CHARLOTTE, N.C - Despite drought concerns and an extremely warm summer, the fall colors are off to a promising start this season in the Appalachians.
Vibrant colors have already peaked in some of the highest elevations of North Carolina, at 3,000 feet and above. Areas like Linville and through the foothills can expect peak conditions through the end of October.
Although places like Hickory, Asheville and even Boone are in one of their driest years on record, Grandfather Mountain Executive Director Jesse Pope is impressed with the season so far.
“Typically, what happens in drought years is that you see browning of the leaves with no color, and they fall off early. Certain species, such as oak, will usually do that. But we already have oaks with yellow and red coloration in them, so that bodes well,” Pope said.
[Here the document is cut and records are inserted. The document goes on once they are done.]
`src/rtl/audio_i2s_rx.sv`:
```
// Stereo I2S receiver: oversamples sclk/lrck/sdata on the system clock and
// deserialises left/right words. Pairs are released to the outputs only on clken48kHz.
module audio_i2s_rx #(
  parameter int BITS = 18
) (
  input  logic                   clock,
  input  logic                   reset,
  input  logic                   clken48kHz,
  input  logic                   sclk,
  input  logic                   lrck,
  input  logic                   sdata,
  output logic signed [BITS-1:0] LEFTout,
  output logic signed [BITS-1:0] RIGHTout,
  output logic                   sample_valid,
  output logic                   overrun,
  output logic                   underrun
);

  localparam int CW = $clog2(BITS + 1);

  typedef enum logic [1:0] {IDLE, SKIP, SHIFT, HOLD} state_t;

  logic [2:0]      sclk_sync_q;
  logic [1:0]      lrck_sync_q, sdata_sync_q;
  logic            lrck_prev_q;
  state_t          state_q, state_d;
  logic [CW-1:0]   cnt_q, cnt_d, idx;
  logic [BITS-1:0] shreg_q, shreg_d;
  logic [BITS-1:0] left_hold_q, left_hold_d;
  logic            left_valid_q, left_valid_d;
  logic [BITS-1:0] stage_l_q, stage_r_q;
  logic            pair_ready_q;
  logic signed [BITS-1:0] left_out_q, right_out_q;
  logic            valid_q, ovr_q, und_q;

  logic sclk_rise, lr, sd, lr_chg, pair_done;

  assign sclk_rise = sclk_sync_q[1] & ~sclk_sync_q[2];
  assign lr        = lrck_sync_q[1];
  assign sd        = sdata_sync_q[1];
  assign lr_chg    = sclk_rise && (lr != lrck_prev_q);
  assign idx       = CW'(BITS - 1) - cnt_q;

  always_comb begin
    state_d      = state_q;
    cnt_d        = cnt_q;
    shreg_d      = shreg_q;
    left_hold_d  = left_hold_q;
    left_valid_d = left_valid_q;
    pair_done    = 1'b0;
    case (state_q)
      IDLE: begin
        left_valid_d = 1'b0;
        if (lr_chg && !lr) state_d = SKIP;
      end
      // Delay-slot bit was dropped on the change edge; arm for the MSB.
      SKIP: begin
        cnt_d   = '0;
        shreg_d = '0;
        state_d = SHIFT;
      end
      SHIFT, HOLD: begin
        if (lr_chg) begin
          // shreg is cleared at word start, so short words are already zero-filled
          if (lr) begin
            left_hold_d  = shreg_q;
            left_valid_d = 1'b1;
          end else if (left_valid_q) begin
            pair_done = 1'b1;
          end
          cnt_d   = '0;
          shreg_d = '0;
          state_d = SHIFT;
        end else if (sclk_rise && state_q == SHIFT) begin
          shreg_d[idx] = sd;
          cnt_d        = cnt_q + CW'(1);
          if (cnt_q == CW'(BITS - 1)) state_d = HOLD;
        end
      end
      default: state_d = IDLE;
    endcase
  end

  always_ff @(posedge clock) begin
    if (reset) begin
      sclk_sync_q  <= '0;
      lrck_sync_q  <= '0;
      sdata_sync_q <= '0;
      lrck_prev_q  <= 1'b0;
      state_q      <= IDLE;
      cnt_q        <= '0;
      shreg_q      <= '0;
      left_hold_q  <= '0;
      left_valid_q <= 1'b0;
    end else begin
      sclk_sync_q  <= {sclk_sync_q[1:0], sclk};
      lrck_sync_q  <= {lrck_sync_q[0], lrck};
      sdata_sync_q <= {sdata_sync_q[0], sdata};
      if (sclk_rise) lrck_prev_q <= lr;
      state_q      <= state_d;
      cnt_q        <= cnt_d;
      shreg_q      <= shreg_d;
      left_hold_q  <= left_hold_d;
      left_valid_q <= left_valid_d;
    end
  end

  // Strobe consumes the old staging before a coincident pair overwrites it.
  always_ff @(posedge clock) begin
    if (reset) begin
      stage_l_q    <= '0;
      stage_r_q    <= '0;
      pair_ready_q <= 1'b0;
      left_out_q   <= '0;
      right_out_q  <= '0;
      valid_q      <= 1'b0;
      ovr_q        <= 1'b0;
      und_q        <= 1'b0;
    end else begin
      valid_q <= 1'b0;
      if (clken48kHz) begin
        if (pair_ready_q) begin
          left_out_q  <= stage_l_q;
          right_out_q <= stage_r_q;
          valid_q     <= 1'b1;
        end else begin
          und_q <= 1'b1;
        end
      end
      if (pair_done) begin
        stage_l_q    <= left_hold_q;
        stage_r_q    <= shreg_q;
        pair_ready_q <= 1'b1;
        if (pair_ready_q && !clken48kHz) ovr_q <= 1'b1;
      end else if (clken48kHz) begin
        pair_ready_q <= 1'b0;
      end
    end
  end

  assign LEFTout      = left_out_q;
  assign RIGHTout     = right_out_q;
  assign sample_valid = valid_q;
  assign overrun      = ovr_q;
  assign underrun     = und_q;

endmodule

```
`config.mk`:
```
export PLATFORM = sky130hd
export DESIGN_NAME = audio_i2s_rx
export DESIGN_NICKNAME = d
export VERILOG_FILES = /design/src/rtl/audio_i2s_rx.sv
export SDC_FILE = /design/constraint.sdc
export NUM_CORES = 1
export LEC_CHECK = 0
export ABC_AREA = 1
export BUFFER_PORTS_ARGS = -buffer_cell sky130_fd_sc_hd__buf_2
export CAP_MARGIN = 20
export CORE_MARGIN = 2
export CORE_UTILIZATION = 53
export CTS_CLUSTER_DIAMETER = 80
export DETAILED_ROUTE_END_ITERATION = 8
export PLACE_DENSITY = 0.75
export SETUP_SLACK_MARGIN = 0.2
export SLEW_MARGIN = 5
export SYNTH_ARGS = -nofsm -noshare
export SYNTH_HDL_FRONTEND = slang
export SYNTH_SLANG_ARGS = --single-unit
```
`constraint.sdc`:
```
create_clock -name clock -period 1.5 [get_ports clock]
set_input_delay 0.225 -clock clock [delete_from_list [all_inputs] [get_ports clock]]
set_output_delay 0.225 -clock clock [all_outputs]
set_load 0.03 [all_outputs]
```
* Word level (Yosys, flattened, before mapping) *
Cells that the tools add are included.

cells by class
  $add $sub $neg = 2
  $lt $le $gt $ge = 2
  equality and inequality tests = 10
  muxes and demuxes = 24
  bitwise logic cells = 4
  reductions and logical operators = 20

operators by type and width
  cell                                                  number
  2-to-1 mux 18 bit                                     2
  case mux 18 bit (2 select lines)                      1
  bitwise mux 18 bit                                    1
  2-to-1 mux 1 bit                                      10
  2-to-1 mux 5 bit                                      2
  case mux 5 bit (2 select lines)                       1
  AND reduction 3 bit                                   3
  2-to-1 mux 2 bit                                      4
  AND reduction 2 bit                                   4
  < comparator 5 x 6 -> 1 bit (second input constant)   1
  != test 2 bit (second input constant)                 3
  != test 3 bit (second input constant)                 2
  case mux 2 bit (3 select lines)                       1
  nonzero test 2 bit                                    3
  adder 5 x 1 -> 5 bit (second input constant)          1
  demux 1 bit (select 5 bit)                            1
  equality test 5 bit (second input constant)           1
  >= comparator 5 x 1 -> 1 bit (second input constant)  1
  logical AND 1 bit                                     5
  subtractor 5 bit (first input constant)               1
  equality test 2 bit (second input constant)           2
  OR reduction 2 bit                                    2
  NOT 1 bit                                             3
  equality test 2 x 1 -> 1 bit (second input constant)  1
  5 further kinds                                       6

storage, ports and cells
  register bits after elaboration = 128
  input bits = 6

* Logic depth before layout (Yosys ltp) *
  depth after elaboration = 9
  depth in mapped cells = 10
  mapped depth without buffers = 10

* Worst setup path after synthesis *
Ideal clock, no wire load.

  kind = register -> register
  start point = reg cnt_q[1]
  end point = reg shreg_q[2]
  library setup time = 138 ps
  data arrival time = 1440 ps
  path slack = -78 ps
  stages on the path, launching flop included = 11
  buffers on the path = 0
  period minus slack after synthesis = 1578 ps
  path through = dfxtp_1 -> inv_1 -> ha_1 -> inv_1 -> nand2_1 -> a21oi_1 -> nand2_1 -> nor2_1 -> nand2_1 -> nand2_1 -> a21oi_1

between the ends
  longest elaborated chain between the ends = 9
  elaborated cells on any way between the ends = 10
  those cells by class = add/sub: 1; order compare: 2; mux: 6; reduce/logical: 1

ends and longest elaborated chain
  item                                                                                               line  RTL
  start, declared                                                                                    27    logic [CW-1:0] cnt_q, cnt_d, idx;
  start signal, assigned                                                                             101   cnt_q <= cnt_d;
  subtractor 5 bit *                                                                                 42    assign idx = CW'(BITS - 1) - cnt_q;
  < comparator 5 x 6 -> 1 bit (implied by the code) or >= comparator 5 x 1 -> 1 bit (tied branches)  75    shreg_d[idx] = sd;
  logical AND 1 bit (implied by the code)                                                            75
  2-to-1 mux 1 bit (implied by the code)                                                             75
  demux 1 bit (select 5 bit) *                                                                       75
  bitwise mux 18 bit *                                                                               75
  2-to-1 mux 18 bit *                                                                                74    end else if (sclk_rise && state_q == SHIFT) begin
  2-to-1 mux 18 bit *                                                                                63    if (lr_chg) begin
  case mux 18 bit (2 select lines) *                                                                 51    case (state_q)
  end signal, assigned                                                                               102   shreg_q <= shreg_d;
  end, declared                                                                                      28    logic [BITS-1:0] shreg_q, shreg_d;

Mark *: on every way between the ends. The rest lies on a longest branch, timed or not. The select of a mux whose other input is x is not followed.
A chain may end at the register's enable or synchronous reset.

* Worst setup path after layout *
  start point = reg sclk_sync_q[1]
  end point = reg shreg_q[8]

between the ends
  longest elaborated chain between the ends = 4
  elaborated cells on any way between the ends = 7
  those cells by class = eq/ne: 1; mux: 2; bitwise: 1; reduce/logical: 3

ends and longest elaborated chain
  item                                                                     line    RTL
  start, declared                                                          23      logic [2:0] sclk_sync_q;
  start signal, assigned                                                   96      sclk_sync_q <= {sclk_sync_q[1:0], sclk};
  AND 1 bit *                                                              38      assign sclk_rise = sclk_sync_q[1] & ~sclk_sync_q[2];
  logical AND 1 bit (on tied branches)                                     41, 74
  2-to-1 mux 18 bit or != test 3 bit (tied branches)                       --
  case mux 18 bit (2 select lines) or AND reduction 2 bit (tied branches)  --

Mark *: on every way between the ends. The rest lies on a longest branch, timed or not.

==> impl_metrics.ini <==
[outcome]
status = complete, but fails checks
failed_checks = negative setup slack

[global_route]
antenna_found_initial = 0
grt_pass1_vias = 4192
grt_use_total_pct = 24.04
grt_pass1_wl_mm = 19.19
overflow = 0
grt_max_degree = 92

[yosys]
synth.most_common_cell = dfxtp_1
synth_top_area_cell = dfxtp_1
ys.flop_type = dfxtp_1
yosys_warnings = 0
syn_area_um2 = 4933
ys_seq_area_share_pct = 51.94
async_flop_share_pct = 0
netlist_top_cells_count = dfxtp_1 (128), nor2_1 (96), o21ai_0 (92)
synth_top_area_share_pct = 51.94
synth_area_leaders = dfxtp_1 (52%), o21ai_0 (9.3%), a21oi_1 (8.2%), nor2_1 (7.3%), inv_1 (5.8%)
synth_seq_cells = 128
synth_cell_types = 26
syn_inst = 636
syn_area_per_cell_um2 = 7.757
synth-edff-count = 0
synthesis.nets = 648

[power]
p_leak_nw = 2.773
peakVddDrop_mv = 0.6800
power.density_nw_per_um2 = 1185

[critical_path]
critPathBufInv = 3
critPathLaunchType = flop
end_kind = flop
cp.depth = 9
cp_max_fo = 7
critical_path_class = reg2reg
crit_arrival_ns = 2.08
critPathTopFamily = simple AND/OR/NAND/NOR gates
reg2reg_depth = 9
critPathMaxStageDelay_ns = 0.32
critPathRequiredTime_ns = 1.95
crit_slowest_cell = dfxtp_2
worstPathCellList = inv_2, nor2_4, inv_2, nor3_4, buf_6, nand2_8, nor2_4, nand2_2, a21oi_2

[place]
port_buffers = 44
pre_cts_ws_ns = -0.1110
globalplace.congestion = 0.8809
dp_hpwl_mm = 6.687

[detailed_routing]
drtAntennaViolNets = 0
dr.pass1.iters = 6
drtIter0Drc = 293
vias_per_cell = 5.561
dr_total_vias = 4699
post_drt_wl_per_cell_um = 17.58
totalWireLength_mm = 14.86
drc = 0

[sta]
rsz0062_at_grt = true
finalCritPeriodShare_pct = 109.0
finClkSkew_ns = 0.009755
setup_ws_ns = -0.1347
maxSlewViolCount = 0
worst_slew_pin_slew_ns = 0.4085
setup_violations = 51
min_period_ns = 1.635
max_freq_mhz = 611.7
hold_viol = 0
maxSlewHeadroom_pct = 72.77

[finish]
num-nets-final = 733
area_delta_synth_final_pct = 41.44
final_util_pct = 76.24
drive_above_1_share_pct = 35.69
n_antenna_cell = 0

[clock_network]
clk_pin_slew_worst_paths_ns = 0.06
htree_num_levels = 4
cts_root_buffer = clkbuf_8
numCtsBuffers = 17
cts.sinks = 128
clockBufferDepth = 2
clk_latency_ns = 0.52
cts_tree = done

[die]
core_area_um2 = 9153
rows = 35
die_h_um = 100.5
design.portCount = 45
fp.dieArea_um2 = 10100
die_x_um = 100.5
initial_core_util_pct = 53.90

[run]
maxCapViolCount = 0

[hold_path]
hp-class = in2reg
min_path_cells = 3
## timing repair
| item | in CTS | in global routing |
|---|---|---|
| pin swaps | 14 | 31 |
| buffers inserted | 11 | 15 |
| hold buffers | 4 | 0 |
| resized for setup | 64 | 173 |
| setup endpoints to repair | 83 | 105 |
| cloned | 5 | 5 |
| endpoints found under the hold margin | 4 | 0 |
## stage by stage
step	power [mW]	instance area (um^2)	hold WS, ns	TNS, ns	std cells
after floorplan	3.877	5005	0.3320	0	636
final	8.270	6978	0.1975	-2.706	845
after global placement	4.024	5365	0.3929	-0.002893	773
after global routing	8.493	6978	0.2142	-6.834	845
after detailed placement	4.038	5365	0.3986	-0.7973	773
after CTS	8.042	6269	0.1509	0	825
## cell families (layout without fill, tap and decap cells)
group,Yosys count,after routing,share of synthesized area [%]
AO/OA/AOI/OAI,185,185,19.63
XOR/XNOR,3,3,0.5327
adder cells (fa/ha/maj),6,6,1.522
buffers and inverters,112,208,8.851
flip-flops,128,128,51.94
AND/OR/NAND/NOR,202,204,17.53
## worst min-delay path: stages
cell	delay [ns]
buf_2	0.16
buf_4	0.24
a21oi_2	0.04
## cell type report
type,instances,area (um^2)
flip-flops and latches,128,2587
multi-input cells,398,2444
fillers,550,2175
repair buffers,96,920.9
clock buffers,17,414.1
inverters,79,326.6
clock inverters,15,138.9
well taps,111,138.9
repair inverters,1,7.507
## power by group
group | internal (mW) | switching [mW] | leakage (nW)
Combinational | 0.340 | 0.584 | 1.46
Clock | 2.12 | 1.74 | 0.274
Sequential | 3.43 | 0.0588 | 1.04
## registers in the layout, indices dropped and copies added (netlist names), 3 cells and up
register and count:
shreg_q 18, RIGHTout 18, stage_r_q 18, left_hold_q 18
sclk_sync_q 3, cnt_q 5, stage_l_q 18, LEFTout 18
## worst paths after layout
| check | from | end | slack [ns] |
|---|---|---|---|
| setup / recovery | sclk_sync_q[1] | shreg_q[8] | -0.13 |
| hold / removal | reset | cnt_q[1] | 0.20 |
| setup reg to reg | sclk_sync_q[1] | shreg_q[8] | -0.13 |
| hold reg to reg | sclk_sync_q[0] | sclk_sync_q[1] | 0.41 |
## layer usage
layer	wire length [um]	track usage, %	vias up
li1	-	-	2230
met1	5760	29.88	2207
met2	7575	41.46	206
met4	622	7.271	0
met5	0	0	-
met3	899	5.825	56
## placed cells by master, fill, tap and decap left out, types with 3 or more instances in the layout
master / netlist / final
dfxtp_4: 0 / 6
clkinvlp_4: 0 / 4
nor2_1: 96 / 76
inv_2: 1 / 6
inv_4: 0 / 6
buf_2: 4 / 21
nor2_2: 1 / 13
nand4_1: 3 / 3
inv_6: 0 / 6
buf_6: 0 / 15
clkbuf_16: 0 / 20
o21ai_0: 92 / 48
nand3_4: 0 / 4
clkbuf_4: 0 / 11
inv_8: 0 / 6
o21ai_2: 0 / 20
buf_4: 0 / 31
nand2_8: 0 / 3
nand2_2: 11 / 20
nor2_4: 0 / 9
dlygate4sd3_1: 0 / 4
nand3_1: 19 / 9
ha_1: 6 / 4
nand3_2: 1 / 7
a21oi_1: 81 / 69
nand2_1: 66 / 50
a21oi_2: 10 / 20
o21ai_1: 0 / 23
nand2_4: 1 / 6
dfxtp_1: 128 / 120
buf_12: 0 / 6
inv_1: 76 / 62
No activity file was read; power rests on OpenSTA's default activity.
(Photo courtesy: Grandfather Mountain)
As we head into the heart of the fall season, cooler temperatures overnight help kick start the changing colors. In Charlotte, overnight lows continue to drop, with 40-50s expected through the rest of the week.
Those cooler temperatures are the triggers that will stop the process of photosynthesis. Once that stops, chlorophyll breaks down to a color state and releases the chemicals that displays the color.
Heading deeper into the Piedmont, color near Charlotte, Winston-Salem and Raleigh won’t see the peak color until the beginning of November.